Lower prices sign of recession

RALEIGH For many, lower prices is good news around the holiday shopping season, but in the longer run it could mean trouble.

A week before thanksgiving and retailers are already begging shoppers to spend money and the enticement is falling prices.

Marti Duelks of Holly Springs was doing some Christmas shopping in Cary.

"I actually just bought a pair of pants that were originally almost $60 for $20," shopper Marti Duelks said.

The deflation started with rapidly falling gas prices.

"I think it's a good thing for everybody at this point," Duelks said.

Certainly homebuyers are singing that tune as well with housing bargains being found all over the triangle for the first time in many years.

Thursday, NC State economist Michael Walden told the Raleigh Regional Association of Realtors the bad news for bargain hunters.

"It's typical when you have a recession that you get softness in prices," Walden said. "What people, of course, should not get real excited about is to think that, 'Well, gosh, if things are cheaper at the mall that's good for me.' Well, no, because if this persists likely your wages will go down too."

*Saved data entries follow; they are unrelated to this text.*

`src/hdl/mchan_ctrl_pkg.sv`:
```
// Widths, register offsets, command field positions, target and command structs, response kinds
`default_nettype none

package mchan_ctrl_pkg;

   // *******************************************************************
   // Widths
   // *******************************************************************
   localparam int unsigned NB_TRANSFERS     = 4;
   localparam int unsigned SID_W            = 2;    // Enough for NB_TRANSFERS slots
   localparam int unsigned PE_ID_W          = 1;
   localparam int unsigned TCDM_ADD_W       = 12;
   localparam int unsigned EXT_ADD_W        = 29;
   localparam int unsigned LEN_FIELD_W      = 16;   // Length in 8 byte units
   localparam int unsigned CMD_LEN_W        = 19;   // Length in bytes minus one
   localparam int unsigned LEN_SHIFT        = CMD_LEN_W - LEN_FIELD_W;

   // Allocation status sits in the upper half of the status word
   localparam int unsigned STATUS_ALLOC_LSB = 16;

   // *******************************************************************
   // Command word layout
   // *******************************************************************
   localparam int unsigned OPC_BIT = 16;   // Direction
   localparam int unsigned INC_BIT = 17;   // Incremental addressing
   localparam int unsigned ELE_BIT = 19;   // Event lines enable
   localparam int unsigned ILE_BIT = 20;   // Interrupt lines enable
   localparam int unsigned BLE_BIT = 21;   // Broadcast enable

   // Register offsets, decoded from address bits 3:2
   localparam logic [1:0] REG_CMD    = 2'd0;
   localparam logic [1:0] REG_STATUS = 2'd1;

   // *******************************************************************
   // Target access and response
   // *******************************************************************
   typedef struct packed {
      logic               req;
      logic               rd;     // 1 for read
      logic [31:0]        addr;
      logic [31:0]        data;
      logic [PE_ID_W-1:0] id;
   } ctrl_req_t;

   typedef struct packed {
      logic               r_valid;
      logic [31:0]        r_data;
      logic [PE_ID_W-1:0] r_id;
   } ctrl_rsp_t;

   // *******************************************************************
   // Command queue entry
   // *******************************************************************
   typedef struct packed {
      logic [CMD_LEN_W-1:0] len;
      logic                 opc;
      logic                 inc;
      logic                 ele;
      logic                 ile;
      logic                 ble;
      logic [SID_W-1:0]     sid;
   } dma_cmd_t;

   // What the response cycle returns
   typedef enum logic [1:0] {
      RSP_ACK,
      RSP_SID,
      RSP_STATUS
   } rsp_kind_e;

endpackage

`default_nettype wire

```
`src/hdl/mchan_sid_tracker.sv`:
```
// SID register and completion detection for the armed transfer
`default_nettype none

module mchan_sid_tracker (
   input  logic                                    clk_i,
   input  logic                                    rst_ni,
   input  logic                                    sid_load_i,
   input  logic [mchan_ctrl_pkg::SID_W-1:0]        trans_alloc_ret_i,
   input  logic                                    arm_i,
   input  logic                                    arb_req_i,
   input  logic                                    arb_gnt_i,
   input  logic [mchan_ctrl_pkg::SID_W-1:0]        arb_sid_i,
   input  logic [mchan_ctrl_pkg::NB_TRANSFERS-1:0] trans_status_i,
   output logic [mchan_ctrl_pkg::SID_W-1:0]        sid_o,
   output logic                                    done_o
);

   import mchan_ctrl_pkg::*;

   logic [SID_W-1:0] sid_q;
   logic             armed_q;   // Transfer queued, watching arbiter
   logic             seen_q;    // Arbiter has granted our SID
   logic             arb_hit;

   assign arb_hit = armed_q && arb_req_i && arb_gnt_i && (arb_sid_i == sid_q);
   assign done_o  = seen_q && trans_status_i[sid_q];

   always_ff @(posedge clk_i, negedge rst_ni)
   begin
      if (!rst_ni)
      begin
         sid_q   <= '0;
         armed_q <= 1'b0;
         seen_q  <= 1'b0;
      end
      else
      begin
         if (sid_load_i)
         begin
            sid_q <= trans_alloc_ret_i;
         end
         if (done_o)
         begin
            armed_q <= 1'b0;   // Ready for the next transfer
            seen_q  <= 1'b0;
         end
         else
         begin
            if (arm_i)
            begin
               armed_q <= 1'b1;
            end
            if (arb_hit)
            begin
               seen_q <= 1'b1;
            end
         end
      end
   end

   assign sid_o = sid_q;

   // A new transfer must not inherit a stale arbiter match
   assert property (@(posedge clk_i) disable iff (!rst_ni)
      arm_i |-> !(seen_q && !done_o))
      else $error("arm while previous transfer still pending");

endmodule

`default_nettype wire

```
`src/hdl/mchan_resp_gen.sv`:
```
// Target response generator: one registered response per granted access
`default_nettype none

module mchan_resp_gen (
   input  logic                                    clk_i,
   input  logic                                    rst_ni,
   input  logic                                    gnt_i,
   input  mchan_ctrl_pkg::rsp_kind_e               rsp_kind_i,
   input  logic [mchan_ctrl_pkg::PE_ID_W-1:0]      req_id_i,
   input  logic [mchan_ctrl_pkg::SID_W-1:0]        sid_i,
   input  logic [mchan_ctrl_pkg::NB_TRANSFERS-1:0] trans_status_i,
   input  logic [mchan_ctrl_pkg::NB_TRANSFERS-1:0] trans_alloc_status_i,
   output mchan_ctrl_pkg::ctrl_rsp_t               rsp_o
);

   import mchan_ctrl_pkg::*;

   logic               valid_q;
   rsp_kind_e          kind_q;
   logic [PE_ID_W-1:0] id_q;

   always_ff @(posedge clk_i, negedge rst_ni)
   begin
      if (!rst_ni)
      begin
         valid_q <= 1'b0;
         kind_q  <= RSP_ACK;
         id_q    <= '0;
      end
      else
      begin
         valid_q <= gnt_i;   // Response follows each grant
         if (gnt_i)
         begin
            kind_q <= rsp_kind_i;
            id_q   <= req_id_i;
         end
      end
   end

   // Status and SID are sampled in the response cycle itself
   always_comb
   begin
      rsp_o.r_valid = valid_q;
      rsp_o.r_id    = id_q;
      rsp_o.r_data  = '0;
      if (valid_q)
      begin
         case (kind_q)
            RSP_SID:
            begin
               rsp_o.r_data[SID_W-1:0] = sid_i;
            end
            RSP_STATUS:
            begin
               rsp_o.r_data[NB_TRANSFERS-1:0]                   = trans_status_i;
               rsp_o.r_data[STATUS_ALLOC_LSB +: NB_TRANSFERS]   = trans_alloc_status_i;
            end
            default:
            begin
               rsp_o.r_data = '0;   // Plain write ack
            end
         endcase
      end
   end

endmodule

`default_nettype wire

```
`src/hdl/mchan_ctrl_fsm.sv`:
```
// Programming sequencer: register decode, target grant and downstream request generation
`default_nettype none

module mchan_ctrl_fsm (
   input  logic                                  clk_i,
   input  logic                                  rst_ni,

   // Register target
   input  mchan_ctrl_pkg::ctrl_req_t             ctrl_req_i,
   output logic                                  gnt_o,
   output mchan_ctrl_pkg::rsp_kind_e             rsp_kind_o,

   // Downstream queues
   input  logic                                  cmd_gnt_i,
   input  logic                                  tcdm_gnt_i,
   input  logic                                  ext_gnt_i,
   output logic                                  cmd_req_o,
   output logic                                  tcdm_req_o,
   output logic                                  ext_req_o,

   // Transfer allocator
   input  logic                                  trans_alloc_gnt_i,
   output logic                                  trans_alloc_req_o,
   output logic [mchan_ctrl_pkg::NB_TRANSFERS-1:0] trans_alloc_clr_o,

   // SID tracker
   input  logic                                  done_i,
   output logic                                  sid_load_o,
   output logic                                  arm_o,

   output logic                                  busy_o
);

   import mchan_ctrl_pkg::*;

   typedef enum logic [1:0] {
      IDLE,
      TCDM_WAIT,
      EXT_WAIT,
      XFER_WAIT
   } state_e;

   state_e     state_q, state_d;
   logic [1:0] offset;
   logic       cmd_wr;

   assign offset = ctrl_req_i.addr[3:2];
   assign cmd_wr = !ctrl_req_i.rd && (offset == REG_CMD);   // Only access legal mid sequence

   // *******************************************************************
   // State register
   // *******************************************************************
   always_ff @(posedge clk_i, negedge rst_ni)
   begin
      if (!rst_ni)
      begin
         state_q <= IDLE;
      end
      else
      begin
         state_q <= state_d;
      end
   end

   // *******************************************************************
   // Decode and next state
   // *******************************************************************
   always_comb
   begin
      state_d           = state_q;
      gnt_o             = 1'b0;
      rsp_kind_o        = RSP_ACK;
      trans_alloc_req_o = 1'b0;
      trans_alloc_clr_o = '0;
      cmd_req_o         = 1'b0;
      tcdm_req_o        = 1'b0;
      ext_req_o         = 1'b0;
      sid_load_o        = 1'b0;
      arm_o             = 1'b0;

      case (state_q)
         IDLE:
         begin
            if (ctrl_req_i.req)
            begin
               case (offset)
                  REG_CMD:
                  begin
                     if (ctrl_req_i.rd)
                     begin
                        trans_alloc_req_o = 1'b1;              // Ask allocator for a SID
                        if (trans_alloc_gnt_i)
                        begin
                           gnt_o      = 1'b1;
                           sid_load_o = 1'b1;
                           rsp_kind_o = RSP_SID;
                        end
                     end
                     else if (cmd_gnt_i)
                     begin
                        gnt_o     = 1'b1;
                        cmd_req_o = 1'b1;
                        state_d   = TCDM_WAIT;
                     end
                  end
                  REG_STATUS:
                  begin
                     gnt_o = 1'b1;                             // Never stalls
                     if (ctrl_req_i.rd)
                     begin
                        rsp_kind_o = RSP_STATUS;
                     end
                     else
                     begin
                        trans_alloc_clr_o = ctrl_req_i.data[NB_TRANSFERS-1:0];
                     end
                  end
                  default:
                  begin
                     state_d = IDLE;                           // Unmapped offset
                  end
               endcase
            end
         end

         TCDM_WAIT:
         begin
            if (ctrl_req_i.req)
            begin
               if (!cmd_wr)
               begin
                  state_d = IDLE;                              // Abort sequence
               end
               else if (tcdm_gnt_i)
               begin
                  gnt_o      = 1'b1;
                  tcdm_req_o = 1'b1;
                  state_d    = EXT_WAIT;
               end
            end
         end

         EXT_WAIT:
         begin
            if (ctrl_req_i.req)
            begin
               if (!cmd_wr)
               begin
                  state_d = IDLE;                              // Abort sequence
               end
               else if (ext_gnt_i)
               begin
                  gnt_o     = 1'b1;
                  ext_req_o = 1'b1;
                  arm_o     = 1'b1;                            // Transfer fully queued
                  state_d   = XFER_WAIT;
               end
            end
         end

         XFER_WAIT:
         begin
            if (done_i)
            begin
               state_d = IDLE;
            end
         end

         default:
         begin
            state_d = IDLE;
         end
      endcase
   end

   assign busy_o = (state_q != IDLE);

   // *******************************************************************
   // Checks
   // *******************************************************************
   assert property (@(posedge clk_i) disable iff (!rst_ni)
      $onehot0({cmd_req_o, tcdm_req_o, ext_req_o}))
      else $error("more than one downstream request active");

   assert property (@(posedge clk_i) disable iff (!rst_ni)
      gnt_o |-> ctrl_req_i.req)
      else $error("target grant without request");

endmodule

`default_nettype wire

```
`src/hdl/mchan_ctrl_top.sv`:
```
// Control unit top level: sequencer, SID tracker, response generator and command field slicing
`default_nettype none

module mchan_ctrl_top (
   input  logic                                    clk_i,
   input  logic                                    rst_ni,

   // Register target
   input  mchan_ctrl_pkg::ctrl_req_t               ctrl_req_i,
   output logic                                    gnt_o,
   output mchan_ctrl_pkg::ctrl_rsp_t               ctrl_rsp_o,

   // Command, TCDM and external address queues
   input  logic                                    cmd_gnt_i,
   output logic                                    cmd_req_o,
   output mchan_ctrl_pkg::dma_cmd_t                cmd_o,
   input  logic                                    tcdm_gnt_i,
   output logic                                    tcdm_req_o,
   output logic [mchan_ctrl_pkg::TCDM_ADD_W-1:0]   tcdm_add_o,
   input  logic                                    ext_gnt_i,
   output logic                                    ext_req_o,
   output logic [mchan_ctrl_pkg::EXT_ADD_W-1:0]    ext_add_o,

   // Synchronisation arbiter
   input  logic                                    arb_req_i,
   input  logic                                    arb_gnt_i,
   input  logic [mchan_ctrl_pkg::SID_W-1:0]        arb_sid_i,

   // Transfer allocator and status
   output logic                                    trans_alloc_req_o,
   input  logic                                    trans_alloc_gnt_i,
   input  logic [mchan_ctrl_pkg::SID_W-1:0]        trans_alloc_ret_i,
   output logic [mchan_ctrl_pkg::NB_TRANSFERS-1:0] trans_alloc_clr_o,
   input  logic [mchan_ctrl_pkg::NB_TRANSFERS-1:0] trans_alloc_status_i,
   input  logic [mchan_ctrl_pkg::NB_TRANSFERS-1:0] trans_status_i,

   output logic                                    busy_o
);

   import mchan_ctrl_pkg::*;

   rsp_kind_e        rsp_kind;
   logic             sid_load;
   logic             arm;
   logic             done;
   logic [SID_W-1:0] sid;

   mchan_ctrl_fsm fsm_i (
      .clk_i             (clk_i),
      .rst_ni            (rst_ni),
      .ctrl_req_i        (ctrl_req_i),
      .gnt_o             (gnt_o),
      .rsp_kind_o        (rsp_kind),
      .cmd_gnt_i         (cmd_gnt_i),
      .tcdm_gnt_i        (tcdm_gnt_i),
      .ext_gnt_i         (ext_gnt_i),
      .cmd_req_o         (cmd_req_o),
      .tcdm_req_o        (tcdm_req_o),
      .ext_req_o         (ext_req_o),
      .trans_alloc_gnt_i (trans_alloc_gnt_i),
      .trans_alloc_req_o (trans_alloc_req_o),
      .trans_alloc_clr_o (trans_alloc_clr_o),
      .done_i            (done),
      .sid_load_o        (sid_load),
      .arm_o             (arm),
      .busy_o            (busy_o)
   );

   mchan_sid_tracker tracker_i (
      .clk_i             (clk_i),
      .rst_ni            (rst_ni),
      .sid_load_i        (sid_load),
      .trans_alloc_ret_i (trans_alloc_ret_i),
      .arm_i             (arm),
      .arb_req_i         (arb_req_i),
      .arb_gnt_i         (arb_gnt_i),
      .arb_sid_i         (arb_sid_i),
      .trans_status_i    (trans_status_i),
      .sid_o             (sid),
      .done_o            (done)
   );

   mchan_resp_gen resp_i (
      .clk_i                (clk_i),
      .rst_ni               (rst_ni),
      .gnt_i                (gnt_o),
      .rsp_kind_i           (rsp_kind),
      .req_id_i             (ctrl_req_i.id),
      .sid_i                (sid),
      .trans_status_i       (trans_status_i),
      .trans_alloc_status_i (trans_alloc_status_i),
      .rsp_o                (ctrl_rsp_o)
   );

   // *******************************************************************
   // Command word and address slicing
   // *******************************************************************
   assign cmd_o.len  = {ctrl_req_i.data[LEN_FIELD_W-1:0], {LEN_SHIFT{1'b0}}} - CMD_LEN_W'(1);
   assign cmd_o.opc  = ctrl_req_i.data[OPC_BIT];
   assign cmd_o.inc  = ctrl_req_i.data[INC_BIT];
   assign cmd_o.ele  = ctrl_req_i.data[ELE_BIT];
   assign cmd_o.ile  = ctrl_req_i.data[ILE_BIT];
   assign cmd_o.ble  = ctrl_req_i.data[BLE_BIT];
   assign cmd_o.sid  = sid;                                    // From last SID read

   assign tcdm_add_o = ctrl_req_i.data[TCDM_ADD_W-1:0];
   assign ext_add_o  = ctrl_req_i.data[EXT_ADD_W-1:0];

endmodule

`default_nettype wire

```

So when retailers and other businesses cut prices, they make less profit and have to cut costs --usually labor costs and that leads to more unemployment.

"What we see is reality and that's that everything is dropping right now," Duelks said. "So we're like 'woo hoo', you know. And then it's not what it seems to be."

But economists say deflation is also a key element in getting us out of the recession. They say eventually investors and entrepreneurs will no longer be able to resist bargains and spending will once again be on the upswing, but that could take many more months.